Friday, February 29, 2008

The Strategy of the Marathoner...

Often, in the car, in the shower, on the toilet and during my runs, I talk to myself. I think this is a normal activity for the populus, mostly because thoughts and sentences sound differently when spoken as opposed to when held in the confines of the brain. People like to check what they are thinking, so that if they ever need to voice these thoughts, they are refined; so logically they do this when they are alone. What sets me apart from everyone else is that in addition to indulging in this activity, I extend it to the times when people are standing right next to me.

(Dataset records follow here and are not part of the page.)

==> config.mk <==
export PLATFORM = sky130hd
export DESIGN_NAME = pcie_csr_regfile
export DESIGN_NICKNAME = d
export VERILOG_FILES = /design/src/rtl/pcie_csr_regfile.sv
export SDC_FILE = /design/constraint.sdc
export NUM_CORES = 1
export LEC_CHECK = 0
export CAP_MARGIN = 5
export CORE_ASPECT_RATIO = 2
export CORE_UTILIZATION = 31
export CTS_BUF_LIST = sky130_fd_sc_hd__clkbuf_16
export CTS_CLUSTER_SIZE = 10
export DETAILED_ROUTE_END_ITERATION = 8
export PLACE_DENSITY = 0.52
export SYNTH_ARGS = -nofsm -noshare
export SYNTH_HDL_FRONTEND = slang
export SYNTH_SLANG_ARGS = --single-unit
==> constraint.sdc <==
create_clock -name clk -period 1.8 [get_ports clk]
set_clock_uncertainty 0.1 [all_clocks]
set_input_delay 0.54 -clock clk [delete_from_list [all_inputs] [get_ports clk]]
set_output_delay 0.54 -clock clk [all_outputs]
set_load 0.01 [all_outputs]
==> src/rtl/pcie_csr_regfile.sv <==
// PCIe-subsystem CSR block: DFH, scratchpads, live status with sticky W1C errors.
// Optional ERR_LOG at +0x018 when PCIE_CSR_ERR_LOG_EN is defined.
module pcie_csr_regfile #(
    parameter logic [31:0] BASE_ADDR   = 32'h10000,
    parameter int          ADDR_W      = 20,
    parameter int          NUM_SCRATCH = 1,
    parameter int          STAT_W      = 16,
    parameter int          ERR_W       = 8,
    parameter logic [63:0] DFH_VALUE   = 64'h3000_0000_1000_0020
) (
    input  logic              clk,
    input  logic              rst_n,
    input  logic [ADDR_W-1:0] csr_addr,
    input  logic              csr_write,
    input  logic              csr_read,
    input  logic [63:0]       csr_wdata,
    input  logic [7:0]        csr_byteen,
    output logic              csr_waitrequest,
    output logic [63:0]       csr_readdata,
    output logic              csr_readdatavalid,
    input  logic [STAT_W-1:0] stat_in,
    input  logic [ERR_W-1:0]  err_in
);
    typedef enum logic {ST_INIT, ST_RUN} state_t;
    state_t state_reg, state_next;

    always_ff @(posedge clk or negedge rst_n) begin
        if (!rst_n) state_reg <= ST_INIT;
        else        state_reg <= state_next;
    end

    always_comb begin
        state_next      = state_reg;
        csr_waitrequest = 1'b1;
        case (state_reg)
            ST_INIT: state_next = ST_RUN;
            ST_RUN:  csr_waitrequest = 1'b0;
            default: state_next = ST_INIT;
        endcase
    end

    logic        rd_acc, wr_acc, in_win, wr_stat, mapped;
    logic [31:0] addr_ext, off32;
    logic [8:0]  word;
    logic [63:0] wmask, rd_mux, stat_word;
    logic        unused_ok;

    assign rd_acc   = csr_read  & ~csr_waitrequest;
    assign wr_acc   = csr_write & ~csr_waitrequest;
    assign addr_ext = 32'(csr_addr);
    assign off32    = addr_ext - BASE_ADDR;
    // Below-base addresses wrap to a huge offset, so both bounds are needed.
    assign in_win   = (addr_ext >= BASE_ADDR) && (off32 < 32'h1000);
    assign word     = off32[11:3];
    assign wr_stat  = wr_acc && in_win && (word == 9'd2);
    assign unused_ok = ^{off32[31:12], off32[2:0]};

    genvar gi;
    generate
        for (gi = 0; gi < 8; gi++) begin : g_mask
            assign wmask[8*gi +: 8] = {8{csr_byteen[gi]}};
        end
    endgenerate

    logic [63:0] scratch_q [NUM_SCRATCH];

    generate
        for (gi = 0; gi < NUM_SCRATCH; gi++) begin : g_scratch
            logic        hit;
            logic [63:0] q_reg;
            // +0x8 is a second window onto scratch 0.
            assign hit = wr_acc && in_win &&
                         ((word == 9'(32 + gi)) || ((gi == 0) && (word == 9'd1)));
            always_ff @(posedge clk or negedge rst_n) begin
                if (!rst_n)   q_reg <= '0;
                else if (hit) q_reg <= (q_reg & ~wmask) | (csr_wdata & wmask);
            end
            assign scratch_q[gi] = q_reg;
        end
    endgenerate

    logic [STAT_W-1:0] stat_q_reg;
    logic [ERR_W-1:0]  sticky_reg, clr;

    assign clr = wr_stat ? (csr_wdata[32 +: ERR_W] & wmask[32 +: ERR_W]) : '0;

    // OR-ing err_in after the clear lets a coincident set win.
    always_ff @(posedge clk or negedge rst_n) begin
        if (!rst_n) begin
            stat_q_reg <= '0;
            sticky_reg <= '0;
        end else begin
            stat_q_reg <= stat_in;
            sticky_reg <= (sticky_reg & ~clr) | err_in;
        end
    end

    always_comb begin
        stat_word                  = '0;
        stat_word[STAT_W-1:0]      = stat_q_reg;
        stat_word[32 +: ERR_W]     = sticky_reg;
    end

`ifdef PCIE_CSR_ERR_LOG_EN
    logic [63:0] errlog_reg, errlog_new;
    logic        wr_log;

    assign wr_log = wr_acc && in_win && (word == 9'd3) && csr_byteen[7] && csr_wdata[63];

    always_comb begin
        errlog_new              = '0;
        errlog_new[63]          = 1'b1;
        errlog_new[62]          = wr_acc;
        errlog_new[ADDR_W-1:0]  = csr_addr;
    end

    always_ff @(posedge clk or negedge rst_n) begin
        if (!rst_n)
            errlog_reg <= '0;
        else if (wr_log)
            errlog_reg <= '0;
        else if ((rd_acc || wr_acc) && !mapped && !errlog_reg[63])
            errlog_reg <= errlog_new;
    end
`endif

    always_comb begin
        rd_mux = '0;
        mapped = 1'b0;
        if (in_win) begin
            case (word)
                9'd0: begin rd_mux = DFH_VALUE;    mapped = 1'b1; end
                9'd1: begin rd_mux = scratch_q[0]; mapped = 1'b1; end
                9'd2: begin rd_mux = stat_word;    mapped = 1'b1; end
`ifdef PCIE_CSR_ERR_LOG_EN
                9'd3: begin rd_mux = errlog_reg;   mapped = 1'b1; end
`endif
                default: begin
                    for (int i = 0; i < NUM_SCRATCH; i++) begin
                        if (word == 9'(32 + i)) begin
                            rd_mux = scratch_q[i];
                            mapped = 1'b1;
                        end
                    end
                end
            endcase
        end
    end

    // Snapshot at accept gives pre-write data for same-cycle read+write.
    logic        rd1_vld_reg, rd2_vld_reg;
    logic [63:0] rd1_data_reg, rd2_data_reg;

    always_ff @(posedge clk or negedge rst_n) begin
        if (!rst_n) begin
            rd1_vld_reg       <= 1'b0;
            rd1_data_reg      <= '0;
            rd2_vld_reg       <= 1'b0;
            rd2_data_reg      <= '0;
            csr_readdatavalid <= 1'b0;
            csr_readdata      <= '0;
        end else begin
            rd1_vld_reg       <= rd_acc;
            rd1_data_reg      <= rd_mux;
            rd2_vld_reg       <= rd1_vld_reg;
            rd2_data_reg      <= rd1_data_reg;
            csr_readdatavalid <= rd2_vld_reg;
            if (rd2_vld_reg) csr_readdata <= rd2_data_reg;
        end
    end
endmodule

Praise the Lord, I caught Cherish early.

At any rate, more often than not, I talk to myself about four things: 1) my religious exercises, 2) political desires (which are not limited to Ted Kennedy losing all functional speech), 3) how I would have jumped higher than anyone to make the catch across the field in Super Bowl XXXVII to keep the Eagles drive alive, and 4) my training plans (incidently, how those plans translate to winning the New York City Marathon). Since, per my preamble to this posting, my thoughts should be refined and ready for me to discuss number 4. At least they better be or I will be proven to be what everyone suspects and I (not to mention Cherish) already know - that I am a freak.

AJMac wrote about some of his obstacles. I have some, too. First, I am a big guy for a competitive runner. I also have a small gait. Probably the most daunting of my obstacles is that I have no burst of speed - it usually takes me at least two to four miles to get into my stride and desired speed (consequences of training to endure marathons). So, I need to train to overcome these things.

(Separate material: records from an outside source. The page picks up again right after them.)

`config.mk`:
```
export PLATFORM = sky130hd
export DESIGN_NAME = spart_wr_responder_flat
export DESIGN_NICKNAME = d
export VERILOG_FILES = /design/src/rtl/spart_wr_responder_if.sv /design/src/rtl/spart_wr_responder.sv /design/src/flat_wrapper.sv
export SDC_FILE = /design/constraint.sdc
export NUM_CORES = 1
export LEC_CHECK = 0
export BUFFER_PORTS_ARGS = -buffer_cell sky130_fd_sc_hd__buf_2
export CAP_MARGIN = 5
export CORE_ASPECT_RATIO = 1.4
export CORE_MARGIN = 2
export CORE_UTILIZATION = 25
export CTS_BUF_LIST = sky130_fd_sc_hd__clkbuf_8 sky130_fd_sc_hd__clkbuf_16
export CTS_CLUSTER_SIZE = 16
export DETAILED_ROUTE_END_ITERATION = 8
export SYNTH_ARGS = -nofsm -noshare
export SYNTH_HDL_FRONTEND = slang
export SYNTH_SLANG_ARGS = --single-unit
```
`constraint.sdc`:
```
create_clock -name clk -period 3.4 [get_ports clk]
set_input_delay 0.68 -clock clk [delete_from_list [all_inputs] [get_ports clk]]
set_output_delay 0.68 -clock clk [all_outputs]
set_load 0.05 [all_outputs]
```
`src/rtl/spart_wr_responder_if.sv`:
```
// CPU store bus plus TX byte stream and program-switch handshake of the SPART write responder.
interface spart_wr_responder_if #(
    parameter int CNT_W = 4
);
    logic             spart_wrt_en;
    logic [31:0]      spart_wrt_add;
    logic [31:0]      spart_wrt_data;
    logic [7:0]       tx_data;
    logic             tx_valid;
    logic             tx_ready;
    logic             switch_program;
    logic [31:0]      SPART_pc;
    logic             ovf_err;
    logic [CNT_W-1:0] fifo_count;

    modport master (
        output spart_wrt_en, spart_wrt_add, spart_wrt_data, tx_ready,
        input  tx_data, tx_valid, switch_program, SPART_pc, ovf_err, fifo_count
    );

    modport slave (
        input  spart_wrt_en, spart_wrt_add, spart_wrt_data, tx_ready,
        output tx_data, tx_valid, switch_program, SPART_pc, ovf_err, fifo_count
    );
endinterface

```
`src/rtl/spart_wr_responder.sv`:
```
// Decodes CPU stores into a TX byte FIFO and a program-switch request that waits for the FIFO to drain.
// state | meaning
// IDLE  | no switch pending
// DRAIN | switch latched in pend_pc, waiting for the TX FIFO to empty
// FIRE  | one-cycle switch_program pulse, SPART_pc already updated
module spart_wr_responder #(
    parameter int FIFO_DEPTH = 8,
    parameter int CNT_W      = 4
) (
    input  logic clk,
    input  logic rst,
    spart_wr_responder_if.slave bus
);
    localparam int PTR_W = $clog2(FIFO_DEPTH);

    typedef enum logic [1:0] {IDLE, DRAIN, FIRE} state_t;

    state_t           state, state_next;
    logic [7:0]       mem [FIFO_DEPTH];
    logic [PTR_W-1:0] rd_ptr, wr_ptr;
    logic [CNT_W-1:0] count;
    logic [31:0]      pend_pc, spart_pc_q;
    logic             ovf_q;

    logic wr_tx, wr_sw, wr_ctrl, flush, clr_err;
    logic full, pop, push, drop;
    logic load_pend, load_pc, sw_err, fire;

    assign wr_tx   = bus.spart_wrt_en && (bus.spart_wrt_add == 32'h0000_0000);
    assign wr_sw   = bus.spart_wrt_en && (bus.spart_wrt_add == 32'h0000_0004);
    assign wr_ctrl = bus.spart_wrt_en && (bus.spart_wrt_add == 32'h0000_0008);
    assign flush   = wr_ctrl && bus.spart_wrt_data[1];
    assign clr_err = wr_ctrl && bus.spart_wrt_data[0];

    // Pop is judged on the registered count so tx_ready never reaches an output combinationally.
    assign full = (count == CNT_W'(FIFO_DEPTH));
    assign pop  = (count != '0) && bus.tx_ready && !flush;
    assign push = wr_tx && (!full || pop);
    assign drop = wr_tx && full && !pop;

    always_ff @(posedge clk) begin
        if (rst) begin
            rd_ptr <= '0;
            wr_ptr <= '0;
            count  <= '0;
        end else if (flush) begin
            rd_ptr <= '0;
            wr_ptr <= '0;
            count  <= '0;
        end else begin
            if (push) wr_ptr <= wr_ptr + 1'b1;
            if (pop)  rd_ptr <= rd_ptr + 1'b1;
            count <= count + CNT_W'(push) - CNT_W'(pop);
        end
    end

    always_ff @(posedge clk) begin
        if (push && !rst) mem[wr_ptr] <= bus.spart_wrt_data[7:0];
    end

    assign bus.tx_data    = mem[rd_ptr];
    assign bus.tx_valid   = (count != '0);
    assign bus.fifo_count = count;

    always_ff @(posedge clk) begin
        if (rst) state <= IDLE;
        else     state <= state_next;
    end

    always_comb begin
        state_next = state;
        load_pend  = 1'b0;
        load_pc    = 1'b0;
        sw_err     = 1'b0;
        fire       = 1'b0;
        case (state)
            IDLE: begin
                if (wr_sw) begin
                    load_pend  = 1'b1;
                    state_next = DRAIN;
                end
            end
            DRAIN: begin
                sw_err = wr_sw;
                if ((count == '0) && !wr_tx) begin
                    load_pc    = 1'b1;
                    state_next = FIRE;
                end
            end
            FIRE: begin
                sw_err     = wr_sw;
                fire       = 1'b1;
                state_next = IDLE;
            end
            default: state_next = IDLE;
        endcase
    end

    // SPART_pc loads on the edge entering FIRE so it is valid the whole time switch_program is high.
    always_ff @(posedge clk) begin
        if (rst) begin
            pend_pc    <= '0;
            spart_pc_q <= '0;
            ovf_q      <= 1'b0;
        end else begin
            if (load_pend) pend_pc <= bus.spart_wrt_data;
            if (load_pc)   spart_pc_q <= pend_pc;
            if (drop || sw_err) ovf_q <= 1'b1;
            else if (clr_err)   ovf_q <= 1'b0;
        end
    end

    assign bus.switch_program = fire;
    assign bus.SPART_pc       = spart_pc_q;
    assign bus.ovf_err        = ovf_q;
endmodule

```
`src/flat_wrapper.sv`:
```
// flat-port wrapper written by rule: the top's interface ports become plain ports
module spart_wr_responder_flat 
#(
    parameter int FIFO_DEPTH = 8,
    parameter int CNT_W      = 4
)
  (clk, rst, bus_spart_wrt_en, bus_spart_wrt_add, bus_spart_wrt_data, bus_tx_ready, bus_tx_data, bus_tx_valid, bus_switch_program, bus_SPART_pc, bus_ovf_err, bus_fifo_count);
  spart_wr_responder_if #(.CNT_W(CNT_W)) bus_i ();
  input  logic clk;
  input  logic rst;
  input wire logic [$bits(bus_i.spart_wrt_en)-1:0] bus_spart_wrt_en;
  input wire logic [$bits(bus_i.spart_wrt_add)-1:0] bus_spart_wrt_add;
  input wire logic [$bits(bus_i.spart_wrt_data)-1:0] bus_spart_wrt_data;
  input wire logic [$bits(bus_i.tx_ready)-1:0] bus_tx_ready;
  output wire logic [$bits(bus_i.tx_data)-1:0] bus_tx_data;
  output wire logic [$bits(bus_i.tx_valid)-1:0] bus_tx_valid;
  output wire logic [$bits(bus_i.switch_program)-1:0] bus_switch_program;
  output wire logic [$bits(bus_i.SPART_pc)-1:0] bus_SPART_pc;
  output wire logic [$bits(bus_i.ovf_err)-1:0] bus_ovf_err;
  output wire logic [$bits(bus_i.fifo_count)-1:0] bus_fifo_count;
  assign bus_i.spart_wrt_en = bus_spart_wrt_en;
  assign bus_i.spart_wrt_add = bus_spart_wrt_add;
  assign bus_i.spart_wrt_data = bus_spart_wrt_data;
  assign bus_i.tx_ready = bus_tx_ready;
  assign bus_tx_data = bus_i.tx_data;
  assign bus_tx_valid = bus_i.tx_valid;
  assign bus_switch_program = bus_i.switch_program;
  assign bus_SPART_pc = bus_i.SPART_pc;
  assign bus_ovf_err = bus_i.ovf_err;
  assign bus_fifo_count = bus_i.fifo_count;
  spart_wr_responder #(.FIFO_DEPTH(FIFO_DEPTH), .CNT_W(CNT_W)) u_core (.clk(clk), .rst(rst), .bus(bus_i));
endmodule
```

First, being larger, I need to pack on miles, but not too many, in order to lose weight.

Second, in the midst of packing on miles, I need to work on my speed. I can do this in two ways: mixing in speed workouts - probably two a week for six to eight weeks (and then restructure depending on my progress) - and also using fartlek runs as I am out running miles. Packing on miles and mixing in speed will translate to approximately 45 miles a week, definitely no more than 50.

This will also help me to work on my strength as well as speed. How? By running hills. Contrary to popular feeling, I love running hills. They are easy on the body. They give a great workout. They help with results and I feel a great satisfaction after I have conquered one. Most important, however, is what Alan Culpepper, the 2004 Olympic marathoner, was quoted as saying, "Hills are speed workouts in disguise."

Finally, I will need to strengthen my body, not just my legs. This is to support my lungs and heart while running hard and to help me keep form. So, I will do "floor workouts" three days a week. I call these "floor workouts" because I do them on the floor (genius, huh?). These will include push-ups and core exercises (some on the stability ball).

So, now you know what I need to do and what my plan is. My speed workouts will start in Florida next week. My floor workouts started at the beginning of the month. The cold air is making it hard to put on miles, but hopefully I will get in much needed long runs this and next weekend.

Okay, boys, keep me accountable and look for my posted progress.